Your objective:
Copy every line below that has the word "operation" in it.
====== Information shown
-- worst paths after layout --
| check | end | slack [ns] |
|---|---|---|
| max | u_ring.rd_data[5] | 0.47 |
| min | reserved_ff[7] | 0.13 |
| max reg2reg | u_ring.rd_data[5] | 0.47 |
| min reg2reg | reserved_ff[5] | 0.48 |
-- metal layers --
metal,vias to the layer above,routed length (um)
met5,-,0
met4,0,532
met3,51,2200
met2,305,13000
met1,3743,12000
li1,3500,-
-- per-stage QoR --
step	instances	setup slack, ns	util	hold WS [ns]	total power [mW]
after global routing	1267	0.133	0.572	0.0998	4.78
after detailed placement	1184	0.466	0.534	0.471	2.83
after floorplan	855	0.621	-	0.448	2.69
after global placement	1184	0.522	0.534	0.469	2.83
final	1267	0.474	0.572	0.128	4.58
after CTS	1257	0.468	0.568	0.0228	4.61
**src/sv/bpfl_pkg.sv**
```systemverilog
// bpfl_pkg: shared types and constants of the buffer pool free list manager
package bpfl_pkg;

   // fixed field widths of the item and register interfaces
   localparam int TOKEN_W      = 9;
   localparam int COUNT_W      = 9;
   localparam int LEN_W        = 16;
   localparam int ADDR_FIELD_W = 48;
   localparam int CSR_ADDR_W   = 5;
   localparam int CSR_DATA_W   = 64;

   // register reset values
   localparam logic [COUNT_W-1:0]      BUFFER_COUNT_RESET  = 9'd256;
   localparam logic [LEN_W-1:0]        BUFFER_LENGTH_RESET = 16'd2048;
   localparam logic [LEN_W-1:0]        HEADER_LENGTH_RESET = 16'd0;
   localparam logic [ADDR_FIELD_W-1:0] POOL_BASE_RESET     = 48'd0;

   // operation codes of an input item
   typedef enum logic [1:0] {
      OP_ALLOC  = 2'd0,
      OP_FREE   = 2'd1,
      OP_LOOKUP = 2'd2,
      OP_INIT   = 2'd3
   } op_type;

   // result status codes
   typedef enum logic [1:0] {
      ST_OK        = 2'd0,
      ST_EMPTY     = 2'd1,
      ST_RANGE     = 2'd2,
      ST_NOT_ALLOC = 2'd3
   } status_type;

   // register indexes, byte address is 8 times the index
   typedef enum logic [1:0] {
      REG_BUFFER_COUNT  = 2'd0,
      REG_BUFFER_LENGTH = 2'd1,
      REG_HEADER_LENGTH = 2'd2,
      REG_POOL_BASE     = 2'd3
   } reg_type;

   // where a popped token comes from
   typedef enum logic [1:0] {
      POP_MEM     = 2'd0,
      POP_DEFAULT = 2'd1,
      POP_BYPASS  = 2'd2
   } pop_src_type;

   // live configuration
   typedef struct packed {
      logic [COUNT_W-1:0]      buffer_count;
      logic [LEN_W-1:0]        buffer_length;
      logic [LEN_W-1:0]        header_length;
      logic [ADDR_FIELD_W-1:0] pool_base;
   } cfg_type;

endpackage

```
**src/sv/bpfl_csr.sv**
```systemverilog
// bpfl_csr: configuration registers behind the register port
module bpfl_csr (
   input  logic                                clock,
   input  logic                                reset,
   input  logic                                psel,
   input  logic                                penable,
   input  logic                                pwrite,
   input  logic [bpfl_pkg::CSR_ADDR_W-1:0]     paddr,
   input  logic [bpfl_pkg::CSR_DATA_W-1:0]     pwdata,
   output logic [bpfl_pkg::CSR_DATA_W-1:0]     prdata,
   output logic                                pready,
   output bpfl_pkg::cfg_type                   cfg
);

   localparam int CW  = bpfl_pkg::COUNT_W;
   localparam int LW  = bpfl_pkg::LEN_W;
   localparam int AFW = bpfl_pkg::ADDR_FIELD_W;
   localparam int DW  = bpfl_pkg::CSR_DATA_W;

   bpfl_pkg::cfg_type  cfg_ff;
   bpfl_pkg::cfg_type  cfg_in;
   bpfl_pkg::reg_type  reg_sel;
   logic               wr_en;

   // register select from the 8-byte aligned address
   assign reg_sel = bpfl_pkg::reg_type'(paddr[bpfl_pkg::CSR_ADDR_W-1:3]);
   assign wr_en   = psel && penable && pwrite;
   assign pready  = 1'b1;
   assign cfg     = cfg_ff;

   // write decode
   always_comb begin
      cfg_in = cfg_ff;
      if (wr_en) begin
         case (reg_sel)
            bpfl_pkg::REG_BUFFER_COUNT:  cfg_in.buffer_count  = pwdata[CW-1:0];
            bpfl_pkg::REG_BUFFER_LENGTH: cfg_in.buffer_length = pwdata[LW-1:0];
            bpfl_pkg::REG_HEADER_LENGTH: cfg_in.header_length = pwdata[LW-1:0];
            bpfl_pkg::REG_POOL_BASE:     cfg_in.pool_base     = pwdata[AFW-1:0];
            default: ;
         endcase
      end
   end

   // read mux
   always_comb begin
      case (reg_sel)
         bpfl_pkg::REG_BUFFER_COUNT:  prdata = DW'(cfg_ff.buffer_count);
         bpfl_pkg::REG_BUFFER_LENGTH: prdata = DW'(cfg_ff.buffer_length);
         bpfl_pkg::REG_HEADER_LENGTH: prdata = DW'(cfg_ff.header_length);
         bpfl_pkg::REG_POOL_BASE:     prdata = DW'(cfg_ff.pool_base);
         default:                     prdata = '0;
      endcase
   end

   // register bank
   always_ff @(posedge clock) begin
      if (reset) begin
         cfg_ff.buffer_count  <= bpfl_pkg::BUFFER_COUNT_RESET;
         cfg_ff.buffer_length <= bpfl_pkg::BUFFER_LENGTH_RESET;
         cfg_ff.header_length <= bpfl_pkg::HEADER_LENGTH_RESET;
         cfg_ff.pool_base     <= bpfl_pkg::POOL_BASE_RESET;
      end else begin
         cfg_ff <= cfg_in;
      end
   end

endmodule

```
**src/sv/buffer_pool_free_list_manager.sv**
```systemverilog
// buffer_pool_free_list_manager: top level of the buffer token allocator
//
//   port group  | direction | transfers
//   req_*       | in        | one operation item: op, token
//   rsp_*       | out       | one result item per operation
//   psel etc.   | in/out    | register writes and reads, 64-bit data
//
// one item per cycle unless held by the flag sweep, an init item or rsp_ready low;
// a result passes the operate stage with the stack and flag memory reads, the
// multiply stage and the address add into the result register; the single read port of each
// memory is used once per item, at the edge that takes it
// after reset req_ready stays low while the allocation flags are swept
// clear; an init item keeps it low from when it is taken, through its own
// operate stage and then the sweep
// rsp_ready low holds the result; the stages behind it keep filling
module buffer_pool_free_list_manager #(
   parameter int NUM_BUFFERS   = 256,
   parameter int ADDRESS_WIDTH = 48
) (
   input  logic                                clock,
   input  logic                                reset,
   // operation items
   input  logic                                req_valid,
   output logic                                req_ready,
   input  logic [1:0]                          req_op,
   input  logic [bpfl_pkg::TOKEN_W-1:0]        req_token,
   // result items
   output logic                                rsp_valid,
   input  logic                                rsp_ready,
   output logic [1:0]                          rsp_status,
   output logic [bpfl_pkg::TOKEN_W-1:0]        rsp_token_out,
   output logic [bpfl_pkg::ADDR_FIELD_W-1:0]   rsp_header_address,
   output logic [bpfl_pkg::ADDR_FIELD_W-1:0]   rsp_data_address,
   output logic [bpfl_pkg::LEN_W-1:0]          rsp_data_length,
   output logic [bpfl_pkg::COUNT_W-1:0]        rsp_free_count,
   // register port
   input  logic                                psel,
   input  logic                                penable,
   input  logic                                pwrite,
   input  logic [bpfl_pkg::CSR_ADDR_W-1:0]     paddr,
   input  logic [bpfl_pkg::CSR_DATA_W-1:0]     pwdata,
   output logic [bpfl_pkg::CSR_DATA_W-1:0]     prdata,
   output logic                                pready
);

   localparam int IDXW  = $clog2(NUM_BUFFERS);
   localparam int LVLW  = $clog2(NUM_BUFFERS + 1);
   localparam int CW    = bpfl_pkg::COUNT_W;
   localparam int TW    = bpfl_pkg::TOKEN_W;
   localparam int LW    = bpfl_pkg::LEN_W;
   localparam int AFW   = bpfl_pkg::ADDR_FIELD_W;
   localparam int AW    = ADDRESS_WIDTH;
   localparam int CNTW  = (LVLW > CW) ? LVLW : CW;
   localparam int PRODW = IDXW + LW;
   localparam int RESET_COUNT = (NUM_BUFFERS < int'(bpfl_pkg::BUFFER_COUNT_RESET)) ?
                                NUM_BUFFERS : int'(bpfl_pkg::BUFFER_COUNT_RESET);
   localparam logic [CNTW-1:0] NUM_C     = CNTW'(NUM_BUFFERS);
   localparam logic [LVLW-1:0] NUM_L     = LVLW'(NUM_BUFFERS);
   localparam logic [LVLW-1:0] RST_LVL   = LVLW'(RESET_COUNT);
   localparam logic [IDXW-1:0] LAST_IDX  = IDXW'(NUM_BUFFERS - 1);

   bpfl_pkg::cfg_type cfg;

   // register bank
   bpfl_csr u_csr (
      .clock   (clock),
      .reset   (reset),
      .psel    (psel),
      .penable (penable),
      .pwrite  (pwrite),
      .paddr   (paddr),
      .pwdata  (pwdata),
      .prdata  (prdata),
      .pready  (pready),
      .cfg     (cfg)
   );

   // pool state
   logic [LVLW-1:0]   level_ff, level_in;
   logic [LVLW-1:0]   lowmark_ff, lowmark_in;
   logic              clear_ff, clear_in;
   logic [IDXW-1:0]   clr_idx_ff, clr_idx_in;

   // memories
   logic [CNTW-1:0]   stack_mem [NUM_BUFFERS];
   logic              flag_mem  [NUM_BUFFERS];
   logic [CNTW-1:0]   stack_rd_ff;
   logic              flag_rd_ff;

   // operate stage
   logic                      s1_valid_ff, s1_valid_in;
   bpfl_pkg::op_type          s1_op_ff;
   logic [TW-1:0]             s1_token_ff;
   bpfl_pkg::pop_src_type     s1_pop_src_ff, pop_src_in;
   logic [CNTW-1:0]           s1_alt_tok_ff, alt_tok_in;
   logic                      s1_flag_fwd_ff, flag_fwd_in;
   logic                      s1_flag_fwd_val_ff;

   // multiply stage
   logic                      s2_valid_ff, s2_valid_in;
   bpfl_pkg::status_type      s2_status_ff;
   logic [CNTW-1:0]           s2_tok_ff;
   logic                      s2_ok_ff;
   logic [CW-1:0]             s2_fcnt_ff;

   // address stage
   logic                      s3_valid_ff, s3_valid_in;
   bpfl_pkg::status_type      s3_status_ff;
   logic [TW-1:0]             s3_tok_ff;
   logic                      s3_ok_ff;
   logic [CW-1:0]             s3_fcnt_ff;
   logic [PRODW-1:0]          s3_prod_ff;

   // result register
   logic                      rsp_valid_ff, rsp_valid_in;
   bpfl_pkg::status_type      rsp_status_ff;
   logic [TW-1:0]             rsp_token_ff;
   logic [AFW-1:0]            rsp_head_ff, rsp_data_ff;
   logic [LW-1:0]             rsp_len_ff;
   logic [CW-1:0]             rsp_fcnt_ff;

   // flow control
   logic rsp_load_ok, s3_free, s2_free, s1_free, commit, accept;

   assign rsp_load_ok = !rsp_valid_ff || rsp_ready;
   assign s3_free     = !s3_valid_ff || rsp_load_ok;
   assign s2_free     = !s2_valid_ff || s3_free;
   assign s1_free     = !s1_valid_ff || s2_free;
   assign commit      = s1_valid_ff && s2_free;
   assign req_ready   = s1_free && !clear_ff &&
                        !(s1_valid_ff && (s1_op_ff == bpfl_pkg::OP_INIT));
   assign accept      = req_valid && req_ready;

   // operate stage decision
   logic [CNTW-1:0]        count_c, tok_c, pop_tok;
   logic                   in_range, flag_cur;
   bpfl_pkg::status_type   res_status;
   logic [CNTW-1:0]        res_tok;
   logic                   res_ok, init_go;
   logic [LVLW-1:0]        lvl_calc, low_calc;
   logic                   stk_we, flg_we, flg_wd;
   logic [IDXW-1:0]        stk_wa, flg_wa;
   logic [CNTW-1:0]        stk_wd;

   always_comb begin
      count_c    = (CNTW'(cfg.buffer_count) > NUM_C) ? NUM_C : CNTW'(cfg.buffer_count);
      tok_c      = CNTW'(s1_token_ff);
      in_range   = (tok_c != '0) && (tok_c <= count_c);
      pop_tok    = (s1_pop_src_ff == bpfl_pkg::POP_MEM) ? stack_rd_ff : s1_alt_tok_ff;
      flag_cur   = s1_flag_fwd_ff ? s1_flag_fwd_val_ff : flag_rd_ff;
      res_status = bpfl_pkg::ST_OK;
      res_tok    = '0;
      res_ok     = 1'b0;
      init_go    = 1'b0;
      lvl_calc   = level_ff;
      low_calc   = lowmark_ff;
      stk_we     = 1'b0;
      stk_wa     = IDXW'(level_ff);
      stk_wd     = tok_c;
      flg_we     = 1'b0;
      flg_wa     = IDXW'(tok_c - 1'b1);
      flg_wd     = 1'b0;
      case (s1_op_ff)
         bpfl_pkg::OP_ALLOC: begin
            if (level_ff == '0) begin
               res_status = bpfl_pkg::ST_EMPTY;
            end else begin
               lvl_calc = level_ff - 1'b1;
               res_tok  = pop_tok;
               res_ok   = 1'b1;
               flg_we   = 1'b1;
               flg_wa   = IDXW'(pop_tok - 1'b1);
               flg_wd   = 1'b1;
            end
         end
         bpfl_pkg::OP_FREE: begin
            if (!in_range) begin
               res_status = bpfl_pkg::ST_RANGE;
            end else if (!flag_cur || (level_ff == NUM_L)) begin
               res_status = bpfl_pkg::ST_NOT_ALLOC;
            end else begin
               flg_we   = 1'b1;
               stk_we   = 1'b1;
               lvl_calc = level_ff + 1'b1;
               if (level_ff < lowmark_ff) begin
                  low_calc = level_ff;
               end
               res_tok  = tok_c;
               res_ok   = 1'b1;
            end
         end
         bpfl_pkg::OP_LOOKUP: begin
            if (!in_range) begin
               res_status = bpfl_pkg::ST_RANGE;
            end else begin
               res_tok = tok_c;
               res_ok  = 1'b1;
            end
         end
         bpfl_pkg::OP_INIT: begin
            lvl_calc = LVLW'(count_c);
            low_calc = NUM_L;
            init_go  = 1'b1;
         end
         default: ;
      endcase
   end

   // next pool state and read setup for the item being taken
   logic [LVLW-1:0] lvl_m1;
   logic [IDXW-1:0] stk_ra, req_idx;

   always_comb begin
      level_in   = commit ? lvl_calc : level_ff;
      lowmark_in = commit ? low_calc : lowmark_ff;
      lvl_m1     = level_in - 1'b1;
      stk_ra     = IDXW'(lvl_m1);
      req_idx    = IDXW'(CNTW'(req_token) - 1'b1);
      // a push this edge lands exactly where the next pop reads
      if (commit && stk_we) begin
         pop_src_in = bpfl_pkg::POP_BYPASS;
      end else if (lvl_m1 < lowmark_in) begin
         pop_src_in = bpfl_pkg::POP_DEFAULT;
      end else begin
         pop_src_in = bpfl_pkg::POP_MEM;
      end
      alt_tok_in  = (commit && stk_we) ? tok_c : CNTW'(level_in);
      flag_fwd_in = commit && flg_we && (flg_wa == req_idx);
   end

   // flag clearing sweep
   always_comb begin
      clear_in   = clear_ff;
      clr_idx_in = clr_idx_ff;
      if (clear_ff) begin
         clr_idx_in = clr_idx_ff + 1'b1;
         if (clr_idx_ff == LAST_IDX) begin
            clear_in = 1'b0;
         end
      end else if (commit && init_go) begin
         clear_in   = 1'b1;
         clr_idx_in = '0;
      end
   end

   // stack memory
   always_ff @(posedge clock) begin
      if (commit && stk_we) begin
         stack_mem[stk_wa] <= stk_wd;
      end
      if (accept) begin
         stack_rd_ff <= stack_mem[stk_ra];
      end
   end

   // allocation flag memory
   always_ff @(posedge clock) begin
      if (clear_ff) begin
         flag_mem[clr_idx_ff] <= 1'b0;
      end else if (commit && flg_we) begin
         flag_mem[flg_wa] <= flg_wd;
      end
      if (accept) begin
         flag_rd_ff <= flag_mem[req_idx];
      end
   end

   // stage valids
   always_comb begin
      s1_valid_in  = s1_free ? accept : s1_valid_ff;
      s2_valid_in  = s2_free ? commit : s2_valid_ff;
      s3_valid_in  = s3_free ? s2_valid_ff : s3_valid_ff;
      rsp_valid_in = rsp_load_ok ? s3_valid_ff : rsp_valid_ff;
   end

   // control registers
   always_ff @(posedge clock) begin
      if (reset) begin
         level_ff     <= RST_LVL;
         lowmark_ff   <= NUM_L;
         clear_ff     <= 1'b1;
         clr_idx_ff   <= '0;
         s1_valid_ff  <= 1'b0;
         s2_valid_ff  <= 1'b0;
         s3_valid_ff  <= 1'b0;
         rsp_valid_ff <= 1'b0;
      end else begin
         level_ff     <= level_in;
         lowmark_ff   <= lowmark_in;
         clear_ff     <= clear_in;
         clr_idx_ff   <= clr_idx_in;
         s1_valid_ff  <= s1_valid_in;
         s2_valid_ff  <= s2_valid_in;
         s3_valid_ff  <= s3_valid_in;
         rsp_valid_ff <= rsp_valid_in;
      end
   end

   // operate stage payload
   always_ff @(posedge clock) begin
      if (accept) begin
         s1_op_ff           <= bpfl_pkg::op_type'(req_op);
         s1_token_ff        <= req_token;
         s1_pop_src_ff      <= pop_src_in;
         s1_alt_tok_ff      <= alt_tok_in;
         s1_flag_fwd_ff     <= flag_fwd_in;
         s1_flag_fwd_val_ff <= flg_wd;
      end
   end

   // multiply stage payload
   always_ff @(posedge clock) begin
      if (commit) begin
         s2_status_ff <= res_status;
         s2_tok_ff    <= res_tok;
         s2_ok_ff     <= res_ok;
         s2_fcnt_ff   <= CW'(lvl_calc);
      end
   end

   // buffer offset from the token
   logic [IDXW-1:0]  tok_idx;
   logic [PRODW-1:0] prod_c;

   assign tok_idx = IDXW'(s2_tok_ff - 1'b1);
   assign prod_c  = PRODW'(tok_idx) * PRODW'(cfg.buffer_length);

   always_ff @(posedge clock) begin
      if (s2_valid_ff && s3_free) begin
         s3_status_ff <= s2_status_ff;
         s3_tok_ff    <= TW'(s2_tok_ff);
         s3_ok_ff     <= s2_ok_ff;
         s3_fcnt_ff   <= s2_fcnt_ff;
         s3_prod_ff   <= prod_c;
      end
   end

   // header and data addresses, wrapped to the address width
   logic [AW-1:0] head_c, data_c;
   logic [LW-1:0] len_c;

   always_comb begin
      head_c = AW'(cfg.pool_base) + AW'(s3_prod_ff);
      data_c = AW'(cfg.pool_base) + AW'(s3_prod_ff) + AW'(cfg.header_length);
      len_c  = (cfg.header_length > cfg.buffer_length) ? '0 :
               cfg.buffer_length - cfg.header_length;
   end

   always_ff @(posedge clock) begin
      if (s3_valid_ff && rsp_load_ok) begin
         rsp_status_ff <= s3_status_ff;
         rsp_token_ff  <= s3_ok_ff ? s3_tok_ff : '0;
         rsp_head_ff   <= s3_ok_ff ? AFW'(head_c) : '0;
         rsp_data_ff   <= s3_ok_ff ? AFW'(data_c) : '0;
         rsp_len_ff    <= s3_ok_ff ? len_c : '0;
         rsp_fcnt_ff   <= s3_fcnt_ff;
      end
   end

   // result ports
   assign rsp_valid          = rsp_valid_ff;
   assign rsp_status         = rsp_status_ff;
   assign rsp_token_out      = rsp_token_ff;
   assign rsp_header_address = rsp_head_ff;
   assign rsp_data_address   = rsp_data_ff;
   assign rsp_data_length    = rsp_len_ff;
   assign rsp_free_count     = rsp_fcnt_ff;

endmodule

```
`config.mk`:
```
export PLATFORM = sky130hd
export DESIGN_NAME = hdlc_frame_bit_encoder
export DESIGN_NICKNAME = d
export VERILOG_FILES = /design/src/rtl/hfe_pkg.sv /design/src/rtl/hfe_ucode_rom.sv /design/src/rtl/hfe_sequencer.sv /design/src/rtl/hfe_datapath.sv /design/src/rtl/hdlc_frame_bit_encoder.sv
export SDC_FILE = /design/constraint.sdc
export NUM_CORES = 1
export LEC_CHECK = 0
export BUFFER_PORTS_ARGS = -buffer_cell sky130_fd_sc_hd__buf_2
export CORE_MARGIN = 3
export CORE_UTILIZATION = 39
export DETAILED_ROUTE_END_ITERATION = 10
export SLEW_MARGIN = 20
export SYNTH_ARGS = -nofsm -noshare
export SYNTH_HDL_FRONTEND = slang
export SYNTH_SLANG_ARGS = --single-unit
```
`constraint.sdc`:
```
create_clock -name clk -period 3.71 [get_ports clk]
set_input_delay 0.742 -clock clk [delete_from_list [all_inputs] [get_ports clk]]
set_output_delay 0.742 -clock clk [all_outputs]
set_load 0.01 [all_outputs]
```
--- config.mk ---
export PLATFORM = sky130hd
export DESIGN_NAME = modbus_rtu_register_transactor_core_flat
export DESIGN_NICKNAME = d
export VERILOG_FILES = /design/src/hw/rtl/mrt_pkg.sv /design/src/hw/rtl/mrt_req_if.sv /design/src/hw/rtl/mrt_res_if.sv /design/src/hw/rtl/modbus_rtu_register_transactor_core.sv /design/src/hw/rtl/mrt_front.sv /design/src/hw/rtl/mrt_queue.sv /design/src/hw/rtl/mrt_back.sv /design/src/flat_wrapper.sv
export SDC_FILE = /design/constraint.sdc
export NUM_CORES = 1
export LEC_CHECK = 0
export ABC_AREA = 0
export BUFFER_PORTS_ARGS = -buffer_cell sky130_fd_sc_hd__buf_2
export CORE_ASPECT_RATIO = 0.5
export CORE_MARGIN = 3
export CORE_UTILIZATION = 55
export DETAILED_ROUTE_END_ITERATION = 10
export GPL_ROUTABILITY_DRIVEN = 0
export PLACE_DENSITY = 0.73
export SYNTH_ARGS = -nofsm -noshare
export SYNTH_HDL_FRONTEND = slang
export SYNTH_HIERARCHICAL = 1
export SYNTH_SLANG_ARGS = --single-unit
--- constraint.sdc ---
create_clock -name clk -period 4.4 [get_ports clk]
set_input_delay 0.22 -clock clk [delete_from_list [all_inputs] [get_ports clk]]
set_output_delay 0.22 -clock clk [all_outputs]
set_load 0.03 [all_outputs]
============
Response to the task:
   // operation codes of an input item
//   req_*       | in        | one operation item: op, token
//   rsp_*       | out       | one result item per operation
   // operation items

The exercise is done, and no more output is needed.